Sí, ¿no? Santiago le dijo por puro rencor a Ángel que había vendido esa medalla, pero era mentira. La tenía guardada en casa, pero Ángel nunca la pudo encontrar porque estaba en uno de los pocos sitios donde no podría mirar de ninguna de las maneras mientras sus padres dormían… Debajo de la almohada de su padre. Santiago duerme pegado a la medalla.

No quiere que su hijo vuelva, pero tampoco quiere cambiar la cerradura. Le dice a su hijo que ha vendido la medalla, pero duerme con ella en su almohada. Este hombre es un desastre… Pero Ángel tenía razón en sus pensamientos más optimistas: su padre no fue capaz de tirar el amuleto que los unía.

Me quedo mucho más tranquilo. Seguro que le doy una alegría a Ángel. No sé si me podré meter mucho más en esta historia, pero ayudaré a que Ángel se sienta aliviado.

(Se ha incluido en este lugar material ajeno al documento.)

<file path="config.mk">
export PLATFORM = sky130hd
export DESIGN_NAME = apb_master_interface
export DESIGN_NICKNAME = d
export VERILOG_FILES = /design/src/rtl/apb_mst_pkg.sv /design/src/rtl/apb_mst_timeout.sv /design/src/rtl/apb_master_interface.sv
export SDC_FILE = /design/constraint.sdc
export NUM_CORES = 1
export LEC_CHECK = 0
export BUFFER_PORTS_ARGS = -buffer_cell sky130_fd_sc_hd__buf_2
export CAP_MARGIN = 20
export CORE_AREA = 10 10 115 117
export DETAILED_ROUTE_END_ITERATION = 6
export DIE_AREA = 0 0 125 127
export PLACE_DENSITY = 0.82
export SLEW_MARGIN = 20
export SYNTH_ARGS = -nofsm -noshare
export SYNTH_HDL_FRONTEND = slang
export SYNTH_HIERARCHICAL = 1
export SYNTH_SLANG_ARGS = --single-unit
</file>
<file path="constraint.sdc">
create_clock -name apb_pclk_i -period 1.2 [get_ports apb_pclk_i]
set_input_delay 0.18 -clock apb_pclk_i [delete_from_list [all_inputs] [get_ports apb_pclk_i]]
set_output_delay 0.18 -clock apb_pclk_i [all_outputs]
set_load 0.01 [all_outputs]
</file>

El resto de la merienda con los mayores es muy apacible. Todo lo contrario a lo que pasa luego en mi casa, cuando mi tío y su amigo suben para pasar un rato con mis padres y mi hermano, y menudo espectáculo. Reproches, cuchillos voladores, comentarios hirientes, Alex riéndose de algunas ocurrencias con las que se atacan unos a otros… En fin, nada reseñable.

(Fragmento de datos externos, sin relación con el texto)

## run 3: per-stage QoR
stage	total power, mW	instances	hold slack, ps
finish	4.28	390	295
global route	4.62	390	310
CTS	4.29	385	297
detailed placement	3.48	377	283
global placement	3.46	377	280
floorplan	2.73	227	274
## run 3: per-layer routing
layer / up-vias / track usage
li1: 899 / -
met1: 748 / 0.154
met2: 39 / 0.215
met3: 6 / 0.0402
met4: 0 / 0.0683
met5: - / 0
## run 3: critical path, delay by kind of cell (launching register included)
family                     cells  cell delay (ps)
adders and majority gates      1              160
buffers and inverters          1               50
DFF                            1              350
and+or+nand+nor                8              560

El día termina con mi tío dándome las gracias por ser mejor Robles que los demás, y con mis padres diciendo que ha sido una experiencia horrible. Luego, tanto ellos como mi hermano se despiden de mí antes de dormir, porque mañana van a madrugar y no quieren hacerme pasar por eso. Todo un detalle. A veces son considerados conmigo.

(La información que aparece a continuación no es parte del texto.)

**config.mk**
```make
export PLATFORM = sky130hd
export DESIGN_NAME = canvas_stream_reader
export DESIGN_NICKNAME = d
export VERILOG_FILES = /design/src/rtl/canvas_pkg.sv /design/src/rtl/pix_fifo2.sv /design/src/rtl/canvas_stream_reader.sv
export SDC_FILE = /design/constraint.sdc
export NUM_CORES = 1
export LEC_CHECK = 0
export BUFFER_PORTS_ARGS = -buffer_cell sky130_fd_sc_hd__buf_2
export CORE_MARGIN = 2
export CORE_UTILIZATION = 59
export CTS_BUF_LIST = sky130_fd_sc_hd__clkbuf_16
export CTS_CLUSTER_SIZE = 30
export DETAILED_ROUTE_END_ITERATION = 8
export GPL_TIMING_DRIVEN = 0
export PLACE_DENSITY = 0.8
export RECOVER_POWER = 25
export SYNTH_ARGS = -nofsm -noshare
export SYNTH_HDL_FRONTEND = slang
export SYNTH_HIERARCHICAL = 1
export SYNTH_SLANG_ARGS = --single-unit
```
**constraint.sdc**
```tcl
create_clock -name CLOCK_50 -period 3.6 [get_ports CLOCK_50]
set_clock_uncertainty 0.2 [all_clocks]
set_input_delay 0.72 -clock CLOCK_50 [delete_from_list [all_inputs] [get_ports CLOCK_50]]
set_output_delay 0.72 -clock CLOCK_50 [all_outputs]
set_load 0.05 [all_outputs]
```
**src/rtl/canvas_pkg.sv**
```systemverilog
// canvas_pkg: shared constants, beat payload and scan FSM state for the
// canvas read-back path.
//   GRID_SIZE/NPIX/ADDR_W : canvas geometry and address width
//   PIX_ON/PIX_OFF        : activation values for set / clear cells
//   pix_beat_t            : one streamed pixel {data, x, y, last}
//   scan_state_t          : canvas_stream_reader FSM states
package canvas_pkg;

    localparam int unsigned GRID_SIZE = 28;
    localparam int unsigned NPIX      = GRID_SIZE * GRID_SIZE;
    localparam int unsigned ADDR_W    = 10;
    localparam int unsigned XY_W      = 5;
    localparam int unsigned PIX_W     = 8;

    localparam logic [PIX_W-1:0] PIX_ON  = 8'd255;
    localparam logic [PIX_W-1:0] PIX_OFF = 8'd0;

    typedef struct packed {
        logic [PIX_W-1:0] data;
        logic [XY_W-1:0]  x;
        logic [XY_W-1:0]  y;
        logic             last;
    } pix_beat_t;

    typedef enum logic [1:0] {
        ST_IDLE  = 2'd0,
        ST_SCAN  = 2'd1,
        ST_DRAIN = 2'd2,
        ST_DONE  = 2'd3
    } scan_state_t;

    // True for the bottom-right cell, which carries the last flag.
    function automatic logic is_last_cell(input logic [XY_W-1:0] x, input logic [XY_W-1:0] y);
        return (x == XY_W'(GRID_SIZE - 1)) && (y == XY_W'(GRID_SIZE - 1));
    endfunction

endpackage

```
**src/rtl/pix_fifo2.sv**
```systemverilog
// pix_fifo2: 2-deep first-word-fall-through FIFO of pix_beat_t.
//   clk, reset : clock and synchronous active-high reset (flushes contents)
//   push, din  : write a beat; dropped if full with no simultaneous pop
//   pop        : remove the head; ignored when empty
//   dout       : current head (valid while count != 0)
//   count      : number of stored beats, 0..2
module pix_fifo2
    import canvas_pkg::*;
(
    input  logic      clk,
    input  logic      reset,
    input  logic      push,
    input  pix_beat_t din,
    input  logic      pop,
    output pix_beat_t dout,
    output logic [1:0] count
);

    pix_beat_t  mem_q [2];
    pix_beat_t  mem_d [2];
    logic       wr_ptr_q, wr_ptr_d;
    logic       rd_ptr_q, rd_ptr_d;
    logic [1:0] count_q, count_d;
    logic       do_push, do_pop;

    // Full FIFO still accepts a push when the head leaves in the same cycle.
    always_comb begin : next_state
        do_pop   = pop && (count_q != 2'd0);
        do_push  = push && ((count_q != 2'd2) || do_pop);
        mem_d    = mem_q;
        wr_ptr_d = wr_ptr_q;
        rd_ptr_d = rd_ptr_q;
        if (do_push) begin
            mem_d[wr_ptr_q] = din;
            wr_ptr_d        = ~wr_ptr_q;
        end
        if (do_pop) begin
            rd_ptr_d = ~rd_ptr_q;
        end
        count_d = 2'(count_q + 2'(do_push) - 2'(do_pop));
    end

    always_ff @(posedge clk) begin : regs
        if (reset) begin
            mem_q    <= '{default: '0};
            wr_ptr_q <= 1'b0;
            rd_ptr_q <= 1'b0;
            count_q  <= 2'd0;
        end else begin
            mem_q    <= mem_d;
            wr_ptr_q <= wr_ptr_d;
            rd_ptr_q <= rd_ptr_d;
            count_q  <= count_d;
        end
    end

    assign dout  = mem_q[rd_ptr_q];
    assign count = count_q;

endmodule

```
**src/rtl/canvas_stream_reader.sv**
```systemverilog
// canvas_stream_reader: scans the 28x28 1-bit canvas in raster order through
// its synchronous read port and streams each cell as an 8-bit activation.
//   CLOCK_50, reset     : clock, synchronous active-high reset
//   start               : 1-cycle scan request, ignored unless idle
//   rd_addr/rd_en       : canvas read port, rd_data returns one cycle later
//   pix_valid/pix_ready : stream handshake
//   pix_data/x/y/last   : current beat (FIFO head)
//   busy                : scan in progress (canvas writes frozen)
//   done                : 1-cycle pulse after the last beat is accepted
module canvas_stream_reader
    import canvas_pkg::*;
(
    input  logic              CLOCK_50,
    input  logic              reset,
    input  logic              start,
    output logic [ADDR_W-1:0] rd_addr,
    output logic              rd_en,
    input  logic              rd_data,
    output logic              pix_valid,
    input  logic              pix_ready,
    output logic [PIX_W-1:0]  pix_data,
    output logic [XY_W-1:0]   pix_x,
    output logic [XY_W-1:0]   pix_y,
    output logic              pix_last,
    output logic              busy,
    output logic              done
);

    scan_state_t       state_q, state_d;
    logic [ADDR_W-1:0] rd_ptr_q, rd_ptr_d;
    logic              infl_q, infl_d;
    logic [XY_W-1:0]   wr_x_q, wr_x_d;
    logic [XY_W-1:0]   wr_y_q, wr_y_d;
    logic              busy_q, busy_d;
    logic              done_q, done_d;

    pix_beat_t  push_beat;
    pix_beat_t  head;
    logic [1:0] fifo_count;
    logic       push, pop;
    logic [2:0] occupancy;
    logic       credit_ok;

    // The read issued last cycle lands in the FIFO at this edge.
    assign push = infl_q;
    assign pop  = pix_valid && pix_ready;

    always_comb begin : beat_build
        push_beat.data = rd_data ? PIX_ON : PIX_OFF;
        push_beat.x    = wr_x_q;
        push_beat.y    = wr_y_q;
        push_beat.last = is_last_cell(wr_x_q, wr_y_q);
    end

    // A new read lands one edge later; after this cycle's pop and the
    // in-flight push there must still be a free slot for it.
    assign occupancy = 3'(fifo_count) + 3'(infl_q) - 3'(pop);
    assign credit_ok = (occupancy < 3'd2);

    always_comb begin : next_state
        state_d  = state_q;
        rd_ptr_d = rd_ptr_q;
        wr_x_d   = wr_x_q;
        wr_y_d   = wr_y_q;
        rd_en    = 1'b0;

        // Beat coordinates advance per push; y saturates on the last row.
        if (push) begin
            if (wr_x_q == XY_W'(GRID_SIZE - 1)) begin
                wr_x_d = '0;
                if (wr_y_q != XY_W'(GRID_SIZE - 1)) begin
                    wr_y_d = wr_y_q + XY_W'(1);
                end
            end else begin
                wr_x_d = wr_x_q + XY_W'(1);
            end
        end

        case (state_q)
            ST_IDLE: begin
                if (start) begin
                    state_d  = ST_SCAN;
                    rd_ptr_d = '0;
                    wr_x_d   = '0;
                    wr_y_d   = '0;
                end
            end
            ST_SCAN: begin
                if (credit_ok) begin
                    rd_en = 1'b1;
                    if (rd_ptr_q == ADDR_W'(NPIX - 1)) begin
                        state_d = ST_DRAIN;
                    end else begin
                        rd_ptr_d = rd_ptr_q + ADDR_W'(1);
                    end
                end
            end
            ST_DRAIN: begin
                if (pop && head.last) begin
                    state_d = ST_DONE;
                end
            end
            ST_DONE: begin
                state_d = ST_IDLE;
            end
            default: begin
                state_d = ST_IDLE;
            end
        endcase

        infl_d = rd_en;
        busy_d = (state_d == ST_SCAN) || (state_d == ST_DRAIN);
        done_d = (state_d == ST_DONE);
    end

    always_ff @(posedge CLOCK_50) begin : regs
        if (reset) begin
            state_q  <= ST_IDLE;
            rd_ptr_q <= '0;
            infl_q   <= 1'b0;
            wr_x_q   <= '0;
            wr_y_q   <= '0;
            busy_q   <= 1'b0;
            done_q   <= 1'b0;
        end else begin
            state_q  <= state_d;
            rd_ptr_q <= rd_ptr_d;
            infl_q   <= infl_d;
            wr_x_q   <= wr_x_d;
            wr_y_q   <= wr_y_d;
            busy_q   <= busy_d;
            done_q   <= done_d;
        end
    end

    pix_fifo2 u_fifo (
        .clk   (CLOCK_50),
        .reset (reset),
        .push  (push),
        .din   (push_beat),
        .pop   (pop),
        .dout  (head),
        .count (fifo_count)
    );

    assign rd_addr   = rd_ptr_q;
    assign pix_valid = (fifo_count != 2'd0);
    assign pix_data  = head.data;
    assign pix_x     = head.x;
    assign pix_y     = head.y;
    assign pix_last  = head.last;
    assign busy      = busy_q;
    assign done      = done_q;

endmodule
```
Word level (Yosys, flattened, before mapping)
Index checks and enable logic that the tools add are counted.
W data, S select, Z words.
- register bits after elaboration: 67
- bits of input ports: 5
- output and inout bits: 33
- word-level logic and storage cells: 86
- $add $sub $neg: 7
- order comparisons: 4
- equality and inequality tests: 14
- multiplexer cells: 27
- bitwise gates (word level): 4
- reduce and logical (&&, ||, !) cells: 12
- operator list (cell ; number):
    $mux W19 ; 4
    $mux W5 ; 9
    $bwmux W38 ; 1
    $mux W10 ; 3
    $pmux W10 S2 ; 1
    $demux W19 S1 ; 1
    $add A10 B1 Y10 const B ; 1
    $add A5 B1 Y5 const B ; 2
    $eq A10 B10 Y1 const B ; 1
    $eq A5 B5 Y1 const B ; 2
    $eq A2 B2 Y1 const B ; 4
    $mux W2 ; 4
    $mux W8 ; 1
    $ne A2 B2 Y1 const B ; 4
    $pmux W2 S4 ; 1
    $logic_and A1 B1 Y1 ; 6
    $ne A5 B5 Y1 const B ; 1
    $eq A2 B1 Y1 const B ; 2
    $ge A2 B2 Y1 const B ; 2
    $not A1 Y2 ; 2
    $reduce_and A4 Y1 ; 1
    $reduce_bool A2 Y1 ; 2
    $add A2 B1 Y3 ; 1
    $lt A3 B2 Y1 const B ; 1
    8 further kinds ; 11

Longest topological paths before layout
- depth in word-level cells: 9
- gate-level depth with buffers: 11
- mapped depth without buffers: 11

Cells and area by module
Netlist, hierarchy kept.
- by module, submodules not included (module ; instances ; cells an instance ; area each (um2) ; sequential area each (um2)):
    pix_fifo2 ; 1 ; 212 ; 2010.7 ; 840.8
    canvas_stream_reader ; 1 ; 153 ; 1363.8 ; 500.5

Worst setup path after synthesis
OpenSTA, ideal clock, no wires.
- path kind: register -> output
- start: register u_fifo.count_q[1], in the netlist u_fifo/count[1]
- end: output port rd_en
- data arrival time: 2.714 ns
- required time: 2.680 ns
- setup slack: -0.034 ns
- stages on the path, launching flop included: 9
- path buffers: 0
- path through: dfxtp_1 > or2_2 > and2_1 > nor2b_1 > o21ai_0 > fa_1 > xnor2_2 > nand2_1 > nor2_1
- cells in the longest elaborated chain, start to end: 6
- elaborated cells on any way between the ends: 7
- those cells by class: 2 x add/sub; 1 x order compare; 2 x mux; 2 x reduce/logical
- ends and longest elaborated chain (what ; RTL line ; source):
    start, declared ; pix_fifo2.sv:23 ; logic [1:0] count_q, count_d;
    start signal, assigned ; pix_fifo2.sv:53 ; count_q <= count_d;
    $reduce_bool A2 Y1 ; canvas_stream_reader.sv:147 ; assign pix_valid = (fifo_count != 2'd0);
    net pix_valid ; canvas_stream_reader.sv:19 ; output logic pix_valid,
    $logic_and A1 B1 Y1 ; canvas_stream_reader.sv:46 ; assign pop = pix_valid && pix_ready;
    net pop ; canvas_stream_reader.sv:40 ; logic push, pop;
    $sub A3 B1 Y3 ; canvas_stream_reader.sv:57 ; assign occupancy = 3'(fifo_count) + 3'(infl_q) - 3'(pop);
    $lt A3 B2 Y1 ; canvas_stream_reader.sv:58 ; assign credit_ok = (occupancy < 3'd2);
    $mux W1 ; canvas_stream_reader.sv:89 ; if (credit_ok) begin
    $mux W1 ; canvas_stream_reader.sv:79 ; case (state_q)
    end, declared ; canvas_stream_reader.sv:17 ; output logic rd_en,
The timed path passes the listed nets, and every way through them passes these cells.

Worst setup path after layout
- start: register u_fifo.count_q[1], in the netlist u_fifo/count[1]
- end: output port rd_en
- cells in the longest elaborated chain, start to end: 6
- elaborated cells on any way between the ends: 7
- those cells by class: 2 x add/sub; 1 x order compare; 2 x mux; 2 x reduce/logical
- ends and longest elaborated chain (what ; RTL line):
    $reduce_bool A2 Y1 ; canvas_stream_reader.sv:147
    $logic_and A1 B1 Y1 ; canvas_stream_reader.sv:46
    net pop ; canvas_stream_reader.sv:40
    $sub A3 B1 Y3 ; canvas_stream_reader.sv:57
    $lt A3 B2 Y1 ; canvas_stream_reader.sv:58
    $mux W1 ; canvas_stream_reader.sv:89
    $mux W1 ; canvas_stream_reader.sv:79
The timed path passes the listed nets, and every way through them passes these cells.

==> out/metrics.cfg <==
[status]
status = completed

[cells_and_area]
antenna_cells = 0
layout.nets = 426
multi_input_comb_area_mm2 = 0.00188
seqCellArea_mm2 = 0.00134
instances_no_fill = 490
final_area_mm2 = 0.00392
drive_above_1_share_pct = 17.0
syn_to_final_growth_pct = 16.0
fill_cells = 434

[global_route]
grt_most_used_layer = met2
overflow = 0
first_global_vias = 2684
gr-usage-met3_pct = 5.77
use_met1_pct = 35.1
grt_max_degree = 14
grt_use_met2_pct = 42.8
grtUsageTotal_pct = 26.9
grt_first_pass_wirelength_um = 13000
antenna_found_initial = 0

[cts]
cts-hold-fix-buffers = 0
htreeDepth = 3
numCtsBuffers = 9
tritoncts = built
clock_sinks = 67
root_buffer = clkbuf_16
cts.clk_slew.worst_paths_ns = 0.06
ctsLongestPathBuffers = 2
clk_latency_ns = 0.33

[floorplan]
start_util_pct = 61.3
coreArea_mm2 = 0.00551
dieArea_mm2 = 0.00634
io_pins = 38
die_w_um = 79.6
die_h_um = 79.6
rows = 27

[job]
max-cap-violations = 0

[synthesis]
yosysTopAreaCell = dfxtp_1
yosys.area_share.adder_pct = 2.82
syn_nets = 377
yosysSeqAreaShare_pct = 39.7
synth_top_family_by_area = simple AND/OR/NAND/NOR gates
synth_xor_area_share_pct = 2.04
synthMuxAreaShare_pct = 14.6
synth-warning-count = 6
synthSimpleGateAreaFrac_pct = 26.3
syn-mean-instance-area_um2 = 9.25
synth.area.top_cells = dfxtp_1 (40%), mux2i_1 (8.3%), nand2b_1 (7.6%)
yosysMostFrequentCell = dfxtp_1
synth_compound_area_share_pct = 10.5
synth_top_cell_area_share_pct = 39.7
synth_ff_type = dfxtp_1
ys_seq_elements = 67
netlist_area_mm2 = 0.00337
ys_types = 46
synth_edf_count = 0
synth_cells = 365
synthTopCellsByCount = dfxtp_1 (67), nand2b_1 (41), o21ai_0 (41)
synthArstFlopShare_pct = 0

[detailed_routing]
drt_first_pass_iters = 4
drtIter0Drc = 218
wl_per_cell_um = 15.8
vias = 2774
vias_per_cell = 5.66
drc_errors = 0
wl_um = 7770
ant_nets = 0

[setup_path]
path_max_fanout = 8
endpoint_kind = output pin
cp-start-kind = flip-flop
r2r_cells = 11
rrSetupSlack_ns = 0.37
rr_startpoint = u_fifo/count[1]$_SDFF_PP0_
critPathArrivalTime_ns = 2.55
cp.required_ns = 2.68
critical_path_class = flip-flop to output pin
rr_endpoint = rd_addr[7]$_SDFFE_PP0P_

[sta]
finalMaxSlewViolations = 0
finalCritPeriodShare_pct = 96.5
setup_viol = 0
fmax_mhz = 288
hold_violations = 0
worst_slew_pin_slew_ns = 1.13
period_minus_slack_ns = 3.47
slew_headroom_pct = 24.5
worst_hold_slack_ns = 0.272

[power]
power.total_w = 0.00185
power.leakage_nw = 1.50
ir_worst_vdd_v = 0.000319
p_per_area_mw_per_mm2 = 472

[min_path]
hold_class = flip-flop to flip-flop
min_to = u_fifo/mem_q[3]$_SDFFE_PP0P_
min_from = u_fifo/mem_q[3]$_SDFFE_PP0P_
hold_path_depth = 2

[placed_design]
gp_congestion = 0.863
dpl.cell_count = 474
hpwl_um = 5140
dpl_cell_area_mm2 = 0.00365
portBuffers = 37

-- where the power goes --
part / internal (W) / switching [W] / leakage, nW
registers: 0.000760 / 0.0000165 / 0.542
logic: 0.0000817 / 0.000153 / 0.829
clock network: 0.000525 / 0.000311 / 0.132
-- per-layer routing --
metal / vias to the layer above / wire length, um
met3: 11 / 318
li1: 1379 / -
met5: - / 0
met1: 1327 / 3590
met2: 57 / 3730
met4: 0 / 127
-- through the flow --
| stage | TNS (ns) | util [%] | setup WS (ns) |
|---|---|---|---|
| floorplan | 0 | - | 0.183 |
| global placement | 0 | 66.3 | 0.173 |
| detailed placement | 0 | 66.3 | 0.125 |
| CTS | 0 | 71.5 | 0.0368 |
| global route | -0.0168 | 71.1 | -0.0168 |
| finish | 0 | 71.1 | 0.125 |
-- placed cells by master (no fill, tap or decap), types with 6 or more instances in the layout --
master and n:
dfxtp_1 65, o21ai_0 41, nand2b_1 41, clkbuf_1 30, mux2i_1 28, nor2b_1 24
buf_2 23, mux2_2 19, nand2_1 15, nor2_1 14, a21oi_1 10, nand3_1 9
clkbuf_16 9, or3_1 6, ha_1 6
-- critical path, cell delays in order, from the launching register on --
cell	delay, ns
dfxtp_2	0.43
or2_2	0.15
and2_1	0.22
nor2b_2	0.23
o21ai_0	0.15
fa_1	0.46
xnor2_2	0.19
nand2_1	0.10
nor2_2	0.10
buf_4	0.20
-- how the worst max path moves through the flow --
stage | from | end | slack, ns | cells after the start
after floorplan | u_fifo/count[1]$_SDFF_PP0_ | rd_en | 0.18 | 8
after CTS | u_fifo/count[0]$_SDFF_PP0_ | rd_en | 0.04 | 9
after global routing | u_fifo/count[1]$_SDFF_PP0_ | rd_en | -0.02 | 9
after global placement | pix_ready | rd_en | 0.17 | 9
after detailed placement | pix_ready | rd_en | 0.13 | 9
final | u_fifo/count[1]$_SDFF_PP0_ | rd_en | 0.13 | 9
-- flip-flops by register name, indices dropped and copies added (netlist names) --
name	cells
infl_q	1
wr_x_q	5
u_fifo/count	2
done	1
u_fifo/wr_ptr_q	1
u_fifo/mem_q	38
u_fifo/rd_ptr_q	1
wr_y_q	5
rd_addr	10
busy	1
state_q	2
-- logic make-up after synthesis --
kind of cell	Yosys count
adder cells (fa/ha/maj)	7
AND/OR/NAND/NOR	148
XOR/XNOR	7
AO/OA/AOI/OAI	63
flip-flops	67
buffers and inverters	26
multiplexers	47
-- layout make-up --
type | instances | area share, %
flip-flops and latches | 67 | 34.3
plain buffers | 22 | 3.07
clock buffers | 9 | 5.75
multi-input cells | 272 | 48.1
inverters | 4 | 0.384
well taps | 72 | 2.30
clock inverters | 6 | 1.47
repair buffers | 38 | 4.57
-- timing repair --
action,4_1_cts,5_1_grt
gates resized for setup,2,2
endpoints found under the setup margin,1,1
pin swaps,0,1
buffers inserted,0,1
(Power assumes the default switching activity.)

Antes de irme a dormir, Alex me hace reflexionar sobre algo.

—Oye, la predicción de mañana… ¿Crees que es sobre Abril?

—Pues no lo sé. Puede que sea de esas predicciones donde lo que yo decida que sea la interpretación correcta, así será.

—Se te nota la experiencia ya. Bien hecho —dice, y me frota la cabeza—. Pues… Sí, yo apuesto por Abril. Tú quieres intentar recuperar lo que tenías con ella, ¿no?

—Sí… Eso creo.

—Pues dale vueltas esta noche, porque mañana vas a enfrentarte a eso. Venga, ahora descansa, ¡y mañana al ataque!

Lo último que hago antes de dormir es dejarle un mensaje a Abril por si quiere ir a dar una vuelta en cualquier momento de mañana. Justo antes de dejar el móvil del todo, me contesta para decirme que tiene un ratito por la tarde.

Ya tengo plan para mañana, pero… Solo pone que lo quiero intentar. Ni una pista de si saldrá bien o mal. Tal vez depende de mi buena voluntad, ¿no?